Stasimopus schultzei is a species in the family Stasimopidae. It is endemic to South Africa.

==Distribution==
Stasimopus schultzei is found in South Africa. The species occurs in the Northern Cape province at Steinkopf, Richtersveld National Park, and Namaqua National Park.

==Habitat and ecology==
The species is a ground dweller that lives in silk-lined burrows closed with a cork-lid trapdoor. The species has been sampled from the Desert and Succulent biomes at altitudes between 14 and 870 m above sea level.

==Conservation==
Stasimopus schultzei is listed as Data Deficient for taxonomic reasons by the South African National Biodiversity Institute.

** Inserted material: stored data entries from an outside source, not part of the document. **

<file path="src/rtl/fetch_seq.sv">
// Instruction-fetch sequencer: owns the PC, fetches over req/ack, holds the word for decode.
// Optional fetch address check enabled by defining FETCH_ADDR_CHECK_EN.
module fetch_seq #(
    parameter logic [31:0] RESET_PC = 32'h0000_3000,
    parameter logic [31:0] EXC_PC   = 32'h0000_4180
) (
    input  logic        clk_i,
    input  logic        reset_i,
    output logic        imem_req_o,
    output logic [31:0] imem_addr_o,
    input  logic        imem_ack_i,
    input  logic [31:0] imem_rdata_i,
    output logic        if_valid_o,
    output logic [31:0] if_instr_o,
    output logic [31:0] if_pc_o,
    output logic [31:0] if_pc_plus_4_o,
    input  logic        id_ready_i,
    input  logic        redirect_valid_i,
    input  logic [31:0] redirect_pc_i,
    output logic        exc_adel_o
);

`ifdef FETCH_ADDR_CHECK_EN
    typedef enum logic [1:0] {S_REQ, S_HOLD, S_ERR} state_e;

    function automatic logic addr_ok(input logic [31:0] a);
        return (a[1:0] == 2'b00) && (a >= 32'h0000_3000) && (a <= 32'h0000_6FFF);
    endfunction
`else
    typedef enum logic [1:0] {S_REQ, S_HOLD} state_e;
`endif

    state_e      state_q, state_d;
    logic [31:0] pc_q, pc_d;
    logic [31:0] instr_q, instr_d;
    logic [31:0] ifpc_q, ifpc_d;
    logic [31:0] next_pc;
    logic        load_pc;

    always_ff @(posedge clk_i or negedge reset_i) begin
        if (!reset_i) begin
            state_q <= S_REQ;
            pc_q    <= RESET_PC;
            instr_q <= '0;
            ifpc_q  <= RESET_PC;
        end else begin
            state_q <= state_d;
            pc_q    <= pc_d;
            instr_q <= instr_d;
            ifpc_q  <= ifpc_d;
        end
    end

    always_comb begin
        state_d = state_q;
        pc_d    = pc_q;
        instr_d = instr_q;
        ifpc_d  = ifpc_q;
        next_pc = pc_q + 32'd4;
        load_pc = 1'b0;
        // Redirect wins over everything: a concurrent ack is dropped, a concurrent accept adds nothing.
        if (redirect_valid_i) begin
            next_pc = redirect_pc_i;
            load_pc = 1'b1;
        end else begin
            case (state_q)
                S_REQ: if (imem_ack_i) begin
                    instr_d = imem_rdata_i;
                    ifpc_d  = pc_q;
                    state_d = S_HOLD;
                end
                S_HOLD: if (id_ready_i) load_pc = 1'b1;
`ifdef FETCH_ADDR_CHECK_EN
                S_ERR: begin
                    pc_d    = EXC_PC;
                    state_d = S_REQ;
                end
`endif
                default: state_d = S_REQ;
            endcase
        end
        if (load_pc) begin
            pc_d    = next_pc;
            state_d = S_REQ;
`ifdef FETCH_ADDR_CHECK_EN
            // A bad target is never loaded; ERR then vectors to the handler.
            if (!addr_ok(next_pc)) begin
                pc_d    = pc_q;
                state_d = S_ERR;
            end
`endif
        end
    end

    assign imem_req_o     = (state_q == S_REQ);
    assign imem_addr_o    = pc_q;
    assign if_valid_o     = (state_q == S_HOLD);
    assign if_instr_o     = instr_q;
    assign if_pc_o        = ifpc_q;
    assign if_pc_plus_4_o = ifpc_q + 32'd4;
`ifdef FETCH_ADDR_CHECK_EN
    assign exc_adel_o     = (state_q == S_ERR);
`else
    assign exc_adel_o     = 1'b0;
`endif

endmodule

</file>
<file path="config.mk">
export PLATFORM = sky130hd
export DESIGN_NAME = fetch_seq
export DESIGN_NICKNAME = d
export VERILOG_FILES = /design/src/rtl/fetch_seq.sv
export SDC_FILE = /design/constraint.sdc
export NUM_CORES = 1
export LEC_CHECK = 0
export ABC_AREA = 1
export CAP_MARGIN = 25
export CORE_MARGIN = 4
export CORE_UTILIZATION = 41
export DETAILED_ROUTE_END_ITERATION = 7
export HOLD_SLACK_MARGIN = 0.08
export PLACE_DENSITY_LB_ADDON = 0.05
export SETUP_SLACK_MARGIN = 0.2
export SLEW_MARGIN = 40
export SYNTH_ARGS = -nofsm -noshare
export SYNTH_HDL_FRONTEND = slang
export SYNTH_SLANG_ARGS = --single-unit
</file>
<file path="constraint.sdc">
create_clock -name clk_i -period 1.65 [get_ports clk_i]
set_clock_uncertainty 0.2 [all_clocks]
set_input_delay 0.2475 -clock clk_i [delete_from_list [all_inputs] [get_ports clk_i]]
set_output_delay 0.2475 -clock clk_i [all_outputs]
set_load 0.02 [all_outputs]
</file>
==> summary.md, run 1 <==
| Metric | Value |
|---|---|
| Crit Reg-Reg Startpoint | `imem_addr_o[12]$_DFFE_PN1N_` |
| Seq/Total Area, Yosys | `0.454` |
| Final setup fails | `61` |
| Most frequent cells in the layout | `buf_6, nand2_1, buf_4, clkdlybuf4s50_1` |
| Die area | `14,900 um^2` |
| Hold WS | `0.192 ns` |
| Max frequency | `0.424 GHz` |
| N_diodes | `0` |
| Number of fillers in the final layout | `641` |
| WS Path Type | `register to primary output` |
| Vias per std cell | `5.48` |
| Pwr per Cell Area | `1020 nW/um^2` |
| Ys flop type | `dfrtp_1` |
| TritonRoute pass-1 iters | `5` |
| Final Cycle Share | `1.43` |
| Via Count | `6,729` |
| Core area | `12,700 um^2` |
| Area Overhead vs Synth | `104%` |
| Area of the multi-input gates | `3820 um^2` |
| Starting Density | `0.421` |
| VDD IR max | `0.805 mV` |
| Top area cells in the synthesized netlist | `dfrtp_1, nand2_1, mux2_2` |
| Detail Route Antenna Nets | `0` |
| Outcome | `finished, violations left` |
| Layout cells sized above 1 | `0.593` |
| Post-synth EDFFs | `0` |
| Crit path max fanout | `4` |
| Clock Pin Slew Worst Setup and Hold Paths | `0.08 ns` |
| Failing checks | `negative setup slack` |
| Post-layout instance area | `10,900 um^2` |
| Multiplexer share of the synthesized area | `0.0715` |
| Tmin final | `2.36 ns` |
| Dpl cell area | `8750 um^2` |
| Synth cell types | `34` |
| #FFs+latches synth | `97` |
| H-tree depth | `3` |
| CTS root buf | `clkbuf_16` |
| Post-Syn Area | `5350 um^2` |
| Largest family of logic cells by synthesized area | `simple AND/OR/NAND/NOR gates` |
| GRT Util Overall | `0.273` |
| Setup crit start kind | `register` |
| Synthesized-area fraction occupied by adder cells | `0.00468` |
| GR Overflow Total | `0` |
| Largest net degree at the start of global routing | `64` |
| Commonest non-fill, non-tap cell in the layout | `buf_6` |
| Util after Layout | `0.859` |
| Final WS setup | `-0.711 ns` |
| XOR/XNOR Fraction of Synth Area | `0.0524` |
| Synth Area in Simple Gates | `0.273` |
| Leading area contributor after synthesis | `dfrtp_1` |
| Maximum buffer depth of the clock tree | `2` |
| Post-synth top area share | `0.435` |
| Syn_nets | `740` |
| Worst EP required | `1.20 ns` |
| Vias in the first global route | `6,371` |
| WL/cell | `21.3 um` |
| I/O pins | `200` |
| YS warnings | `0` |
| Hold WC Path Type | `input port to asynchronous set/reset pin` |
| Mapped Cells | `669` |
| Cts bufs inserted | `9` |
| DRC violations left | `0` |
| Total wire length | `26.2 mm` |
| Final Max Slew Viols | `0` |
| Sink Count | `97` |
| I/O Buffers | `198` |
| Pleak | `5.29 nW` |
| Die X-Extent | `122 um` |
| Overall die height | `122 um` |
| DRT iter0 DRCs | `532` |
| Synth Area in Compound Gates | `0.0699` |
| Worst skew pair latency | `0.36 ns` |
| Reg2reg path depth | `9` |
| Register area | `2480 um^2` |
| R2r endpoint | `imem_addr_o[19]$_DFFE_PN0N_` |
| First-pass GRT wire length | `31.9 mm` |
| Site Rows | `41` |
| Async SR Flop Fraction | `1.00` |
| R2R Setup Slk | `-0.16 ns` |
| Final Hold Viols | `0` |
| Unrepaired setup endpoints after global routing | `yes` |
| TritonCTS clock tree | `built` |
| CP Capture Type | `primary output` |
| Initial antenna violation count | `0` |
| Fin nets | `1,123` |
| Max-cap viol count | `0` |
| Syn Area/Cell | `8.00 um^2` |
| RePlAce Congestion | `0.932` |
| Worst path arrival time | `1.91 ns` |
| Dpl hpwl | `14.9 mm` |
-- critical path, cell delays in order (launching register included) --
cell and delay, ns:
dfrtp_2 0.44, nand2_2 0.11, buf_4 0.16, nor3_4 0.20, nand2_2 0.11, nor2_2 0.15, buf_6 0.13, xor2_2 0.12
buf_6 0.13
-- metal layers --
metal | GRT usage | routed length, um | up-vias
met5 | 0 | 0 | -
met1 | 0.328 | 9200 | 3230
met3 | 0.0567 | 2240 | 127
met4 | 0.100 | 1520 | 0
li1 | - | - | 2913
met2 | 0.484 | 13200 | 459
-- worst max-delay path by stage --
stage / startpoint / to / slack, ns / depth (start not counted)
finish: if_pc_o[10]$_DFFE_PN0P_ / if_pc_plus_4_o[14] / -0.71 / 8
global route: if_pc_o[10]$_DFFE_PN0P_ / if_pc_plus_4_o[26] / -0.79 / 9
CTS: if_pc_o[3]$_DFFE_PN0P_ / if_pc_plus_4_o[22] / -0.65 / 8
detailed placement: if_pc_o[9]$_DFFE_PN0P_ / if_pc_plus_4_o[22] / -0.82 / 7
global placement: if_pc_o[9]$_DFFE_PN0P_ / if_pc_plus_4_o[30] / -0.81 / 7
floorplan: if_pc_o[13]$_DFFE_PN1P_ / if_pc_plus_4_o[30] / -0.29 / 6
-- metrics by stage --
stage               std cells  setup slack [ns]  power (mW)  setup TNS, ns
floorplan                 669            -0.293        5.18          -4.50
global placement         1124            -0.814        7.43         -28.09
detailed placement       1124            -0.816        7.54         -30.30
CTS                      1180            -0.649        10.1         -15.14
global route             1229            -0.795        11.5         -21.59
finish                   1229            -0.711        11.1         -18.28
-- flip-flops by register name, indices dropped and copies added, names as in the netlist --
signal       count
state_q          1
if_pc_o         32
if_instr_o      32
imem_addr_o     32
-- cells by family after synthesis --
logic type | after synthesis
simple gates | 336
xor+xnor | 32
flops | 97
compound gates | 68
buf+inv | 99
other cells | 1
fa+ha+maj | 2
mux | 34
-- where the power goes --
group	switching (mW)	internal, mW
clock network	1.03	1.19
logic	2.74	2.73
registers	0.560	2.86
total	4.33	6.78
-- layout make-up --
class,instances,share of cell area
Clock buffer,9,0.0206
Clock inverter,7,0.00710
Inverter,78,0.0284
Multi-Input combinational cell,474,0.349
Sequential cell,97,0.227
Tap cell,172,0.0197
Timing Repair Buffer,392,0.348
-- synth_stat cells, types with 8 or more instances --
| cell type | count |
|---|---|
| nor2_1 | 50 |
| mux2_2 | 34 |
| nand3_1 | 54 |
| xor2_1 | 23 |
| nor3_1 | 18 |
| xnor2_1 | 9 |
| dfrtp_1 | 93 |
| buf_2 | 10 |
| inv_1 | 77 |
| clkbuf_1 | 8 |
| o21ai_0 | 53 |
| nand2_1 | 190 |
-- timing repair --
| item | CTS | global route |
|---|---|---|
| pin swaps | 58 | 72 |
| resized for setup | 743 | 273 |
| setup buffers | 38 | 35 |
| endpoints found under the setup margin | 174 | 175 |
| hold buffers | 1 | 0 |
| gates cloned | 1 | 14 |
| endpoints found under the hold margin | 97 | 0 |
Note: power is estimated with default switching activity, not from simulation.
==> inputs of run 2 (changes only) <==
--- a/config.mk
+++ b/config.mk
@@ -7,7 +7,6 @@
 export LEC_CHECK = 0
 export ABC_AREA = 1
 export CAP_MARGIN = 25
-export CORE_MARGIN = 4
 export CORE_UTILIZATION = 41
 export DETAILED_ROUTE_END_ITERATION = 7
 export HOLD_SLACK_MARGIN = 0.08
==> run 2 against run 1 <==
Effect of this change: utilization up 1.5 points; fmax fell by 9.5%; clock-buffer cell count increased by 1; combinational power increased by 4.6%; sequential power down 1%; worst hold slack better by 0.00053 ns; highest routed layer unchanged; clock power about the same; worst setup slack got worse by 0.25 ns; the run still ends with negative setup slack left; total power is 1.8% higher; flip-flop and latch count unchanged; register-to-register slack lost 0.03 ns; sequential share of layout area is 0.28 points lower.
==> summary.md, run 2 (synthesis gave the netlist of run 1 again) <==
| Metric | Value |
|---|---|
| Pwr per Cell Area | `1020 nW/um^2` |
| Maximum buffer depth of the clock tree | `2` |
| Cts bufs inserted | `9` |
| Setup crit start kind | `register` |
| Commonest non-fill, non-tap cell in the layout | `buf_6` |
| Worst EP required | `1.20 ns` |
| Crit Reg-Reg Startpoint | `imem_addr_o[12]$_DFFE_PN1N_` |
| I/O Buffers | `198` |
| N_diodes | `0` |
| I/O pins | `200` |
| Most frequent cells in the layout | `buf_6, nand2_1, buf_4, clkdlybuf4s50_1, inv_1` |
| Dpl hpwl | `14.3 mm` |
| Max-cap viol count | `0` |
| Detail Route Antenna Nets | `0` |
| GR Overflow Total | `0` |
| TritonRoute pass-1 iters | `6` |
| CTS root buf | `clkbuf_16` |
| Post-layout instance area | `11,100 um^2` |
| CP Capture Type | `primary output` |
| Final Hold Viols | `0` |
| Pleak | `5.31 nW` |
| DRC violations left | `0` |
| Power Total | `11.3 mW` |
| Area Overhead vs Synth | `107%` |
| Clock Pin Slew Worst Setup and Hold Paths | `0.08 ns` |
| Hold WS | `0.192 ns` |
| Overall die height | `116 um` |
| R2r endpoint | `imem_addr_o[24]$_DFFE_PN0N_` |
| Dpl cell area | `8750 um^2` |
| WL/cell | `23.1 um` |
| Starting Density | `0.422` |
| Crit path max fanout | `4` |
| Final Max Slew Viols | `0` |
| Vias in the first global route | `6,394` |
| Tmin final | `2.61 ns` |
| VDD IR max | `0.764 mV` |
| Total wire length | `28.5 mm` |
| RePlAce Congestion | `0.933` |
| WS Path Type | `register to primary output` |
| Core area | `12,700 um^2` |
| Failing checks | `negative setup slack` |
| Initial antenna violation count | `0` |
| R2R Setup Slk | `-0.19 ns` |
| Worst path arrival time | `2.16 ns` |
| H-tree depth | `3` |
| Final Cycle Share | `1.58` |
| Layout cells sized above 1 | `0.607` |
| Hold WC Path Type | `input port to asynchronous set/reset pin` |
| Die X-Extent | `116 um` |
| Max frequency | `0.383 GHz` |
| Fin nets | `1,127` |
| Final setup fails | `83` |
| Largest net degree at the start of global routing | `32` |
| Vias per std cell | `5.73` |
| Site Rows | `41` |
| Worst skew pair latency | `0.37 ns` |
| First-pass GRT wire length | `33.1 mm` |
| TritonCTS clock tree | `built` |
| Sink Count | `97` |
| GRT Util Overall | `0.326` |
| DRT iter0 DRCs | `898` |
| Via Count | `7,063` |
| Reg2reg path depth | `8` |
| Outcome | `finished, violations left` |
| Die area | `13,500 um^2` |
| Unrepaired setup endpoints after global routing | `yes` |
| Final WS setup | `-0.960 ns` |
## run 2: how the worst max path moves through the flow
stage / startpoint / to / depth (start not counted)
global placement: if_pc_o[13]$_DFFE_PN1P_ / if_pc_plus_4_o[28] / 7
detailed placement: if_pc_o[13]$_DFFE_PN1P_ / if_pc_plus_4_o[28] / 7
floorplan: if_pc_o[13]$_DFFE_PN1P_ / if_pc_plus_4_o[30] / 6
finish: if_pc_o[12]$_DFFE_PN1P_ / if_pc_plus_4_o[25] / 7
CTS: if_pc_o[12]$_DFFE_PN1P_ / if_pc_plus_4_o[24] / 7
global route: if_pc_o[12]$_DFFE_PN1P_ / if_pc_plus_4_o[25] / 7
## run 2: stage by stage
step,util,instances,TNS [ns],worst slack (ns)
6_report,0.873,1233,-21.40,-0.960
5_1_grt,0.873,1233,-25.05,-1.13
4_1_cts,0.785,1191,-15.68,-0.693
3_5_place_dp,0.691,1122,-28.83,-0.836
3_3_place_gp,0.691,1122,-26.11,-0.778
2_1_floorplan,-,669,-4.50,-0.293
## run 2: final cells by class
| type | instances | area [um^2] |
|---|---|---|
| clock inverter | 6 | 61.3 |
| timing repair buffer | 397 | 3920 |
| sequential | 97 | 2480 |
| tap | 172 | 215 |
| clock buffer | 10 | 239 |
| inverter | 78 | 318 |
| multi-input combinational | 473 | 3840 |
| fill | 567 | 1600 |
## run 2: repair_timing
item,4_1_cts,5_1_grt
cloned,7,4
hold buffers,1,0
setup endpoints to repair,169,185
resized for setup,793,258
pin swaps,54,58
endpoints found under the hold margin,97,0
setup buffers,45,38
## run 2: critical path, cell delays in order (launching register included)
cell	delay [ns]
dfstp_2	0.60
nand2_2	0.11
nor2_4	0.16
nand2_2	0.11
nor3_2	0.20
nand3_1	0.22
xor2_2	0.22
buf_4	0.17
## run 2: where the power goes
group	switching [mW]	internal [mW]	total [mW]	leakage (nW)
clock	1.11	1.10	2.22	0.144
sequential	0.521	2.86	3.38	1.13
combinational	2.93	2.79	5.72	4.04
## run 2: layer usage
layer / share of wire / GRT usage
met3: 0.090 / 0.0560
met4: 0.068 / 0.144
met1: 0.35 / 0.378
met2: 0.49 / 0.590
met5: 0 / 0
==> inputs of run 3 (changes only) <==
--- a/config.mk
+++ b/config.mk
@@ -7,11 +7,12 @@
 export LEC_CHECK = 0
 export ABC_AREA = 1
 export CAP_MARGIN = 25
-export CORE_UTILIZATION = 41
+export CORE_UTILIZATION = 35
 export DETAILED_ROUTE_END_ITERATION = 7
 export HOLD_SLACK_MARGIN = 0.08
 export PLACE_DENSITY_LB_ADDON = 0.05
 export SETUP_SLACK_MARGIN = 0.2
+export SKIP_LAST_GASP = 1
 export SLEW_MARGIN = 40
 export SYNTH_ARGS = -nofsm -noshare
 export SYNTH_HDL_FRONTEND = slang
==> run 3 against run 2 <==
Effect of this change: the flow finishes with violations (design-rule violations, negative setup slack); worst setup slack better by 0.27 ns; sequential power down 2%; critical path depth unchanged; global-route usage down 6.9 points; wire length down 26%; design area down 3.3%; utilization down 15 points; flip-flop and latch count unchanged; sequential share of layout area up 0.73 points; critical endpoint is now if_pc_plus_4_o[27]; largest cell class unchanged; highest routed layer unchanged.
==> summary.md, run 3 (synthesis gave the netlist of run 1 again) <==
| Metric | Value |
|---|---|
| Area Overhead vs Synth | `99.8%` |
| Max frequency | `0.428 GHz` |
| Tmin final | `2.34 ns` |
| Pwr per Cell Area | `989 nW/um^2` |
| GRT Util Overall | `0.258` |
| Die area | `15,800 um^2` |
| Core area | `14,800 um^2` |
| Die X-Extent | `126 um` |
| Final Hold Viols | `0` |
| Setup crit start kind | `register` |
| Starting Density | `0.363` |
| Final setup fails | `51` |
| Post-layout instance area | `10,700 um^2` |
| Dpl hpwl | `14.9 mm` |
| VDD IR max | `0.527 mV` |
| Final Max Slew Viols | `0` |
| Worst EP required | `1.20 ns` |
| Final Cycle Share | `1.42` |
| DRC violations left | `12` |
| TritonRoute pass-1 iters | `7` |
| Largest net degree at the start of global routing | `34` |
| WL/cell | `16.9 um` |
| H-tree depth | `3` |
| I/O Buffers | `198` |
| Setup_tns | `-17.01 ns` |
| Unrepaired setup endpoints after global routing | `yes` |
| Layout cells sized above 1 | `0.579` |
| Total wire length | `21.2 mm` |
| Worst path arrival time | `1.89 ns` |
| Sink Count | `97` |
| Pleak | `5.07 nW` |
| TritonCTS clock tree | `built` |
| Initial antenna violation count | `0` |
| GR Overflow Total | `0` |
| Crit path max fanout | `4` |
| CP Capture Type | `primary output` |
| Clock Pin Slew Worst Setup and Hold Paths | `0.08 ns` |
| First-pass GRT wire length | `31.6 mm` |
| Failing checks | `design-rule violations, negative setup slack` |
| Overall die height | `126 um` |
| I/O pins | `200` |
| Reg2reg path depth | `10` |
| Setup WS pre-CTS | `-0.819 ns` |
| Vias in the first global route | `5,982` |
| Worst skew pair latency | `0.36 ns` |
| Vias per std cell | `4.86` |
| Number of fillers in the final layout | `1,134` |
| Hold WC Path Type | `input port to asynchronous set/reset pin` |
| CTS root buf | `clkbuf_16` |
| Via Count | `6,082` |
| N_diodes | `0` |
| Commonest non-fill, non-tap cell in the layout | `buf_6` |
| Maximum buffer depth of the clock tree | `2` |
| Dpl cell area | `8820 um^2` |
| DRT iter0 DRCs | `256` |
| RePlAce Congestion | `0.880` |
| Final WS setup | `-0.688 ns` |
| Outcome | `finished, violations left` |
| Detail Route Antenna Nets | `0` |
| WS Path Type | `register to primary output` |
| Site Rows | `44` |
| Cts bufs inserted | `9` |
| Most frequent cells in the layout | `buf_6, nand2_1, buf_4, clkdlybuf4s50_1` |
| Max-cap viol count | `0` |
| Fin nets | `1,133` |
## run 3: final timing paths
path	start	to	slack (ns)
hold reg to reg	if_instr_o[6]$_DFFE_PN0P_	if_instr_o[6]$_DFFE_PN0P_	0.31
max in group asynchronous	reset_i	imem_addr_o[0]$_DFFE_PN0P_	0.57
setup / recovery	if_pc_o[7]$_DFFE_PN0P_	if_pc_plus_4_o[27]	-0.69
hold / removal	reset_i	if_instr_o[19]$_DFFE_PN0P_	0.11
setup reg to reg	imem_addr_o[12]$_DFFE_PN1N_	imem_addr_o[25]$_DFFE_PN0N_	-0.11
min in group clk_i	redirect_pc_i[1]	imem_addr_o[1]$_DFFE_PN0P_	0.24
## run 3: timing repair
item | 4_1_cts | 5_1_grt
hold buffers | 1 | 0
gates resized for setup | 718 | 213
hold endpoints to repair | 97 | 0
setup buffers | 47 | 31
cloned | 4 | 9
setup endpoints to repair | 206 | 176
pin swaps | 64 | 57
## run 3: where the power goes
part	total (mW)	internal, mW	switching [mW]
clock	2.15	1.11	1.04
sequential	3.31	2.85	0.457
combinational	5.11	2.59	2.52
total	10.6	6.56	4.02
## run 3: critical path: stages (launching register included)
cell and delay [ns]:
dfrtp_2 0.47, nand2_2 0.10, nor2_4 0.13, nand2_4 0.08, nor2_4 0.14, nand4_1 0.24
xor2_2 0.25, buf_6 0.14
## run 3: layout make-up
| class | count | area [um^2] | share of cell area |
|---|---|---|---|
| repair buffers | 403 | 3840 | 0.359 |
| multi-input cells | 473 | 3530 | 0.330 |
| flip-flops and latches | 97 | 2470 | 0.231 |
| inverters | 78 | 310 | 0.0290 |
| clock buffers | 10 | 239 | 0.0223 |
| well taps | 184 | 230 | 0.0215 |
| clock inverters | 6 | 65.1 | 0.00608 |
## run 3: per-stage QoR
| stage | instances | hold WS, ns | util | total power, mW |
|---|---|---|---|---|
| final | 1251 | 0.111 | 0.725 | 10.6 |
| after global routing | 1251 | 0.120 | 0.725 | 11.1 |
| after CTS | 1211 | 0.0961 | 0.657 | 9.97 |
| after detailed placement | 1143 | -0.0620 | 0.598 | 7.51 |
| after global placement | 1143 | -0.0635 | 0.598 | 7.45 |
| after floorplan | 669 | -0.248 | - | 5.18 |
## run 3: metal layers
metal  GRT usage  up-vias  part of all wire
met3      0.0416       26             0.050
met2       0.432      199              0.50
met1       0.347     2935              0.43
li1            -     2922                 -
met4      0.0653        0             0.017
met5           0        -                 0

The species is a Northern Cape endemic that has been more recently sampled in the Richtersveld National Park and Namaqua National Park at altitudes of 14–870 m above sea level. Threats to the species are unknown.

==Taxonomy==
The species was originally described by W. F. Purcell in 1908 from Steinkopf. The species has not been revised and is known only from the female. The status of the species remains obscure and additional sampling is needed to collect the male and determine the species range.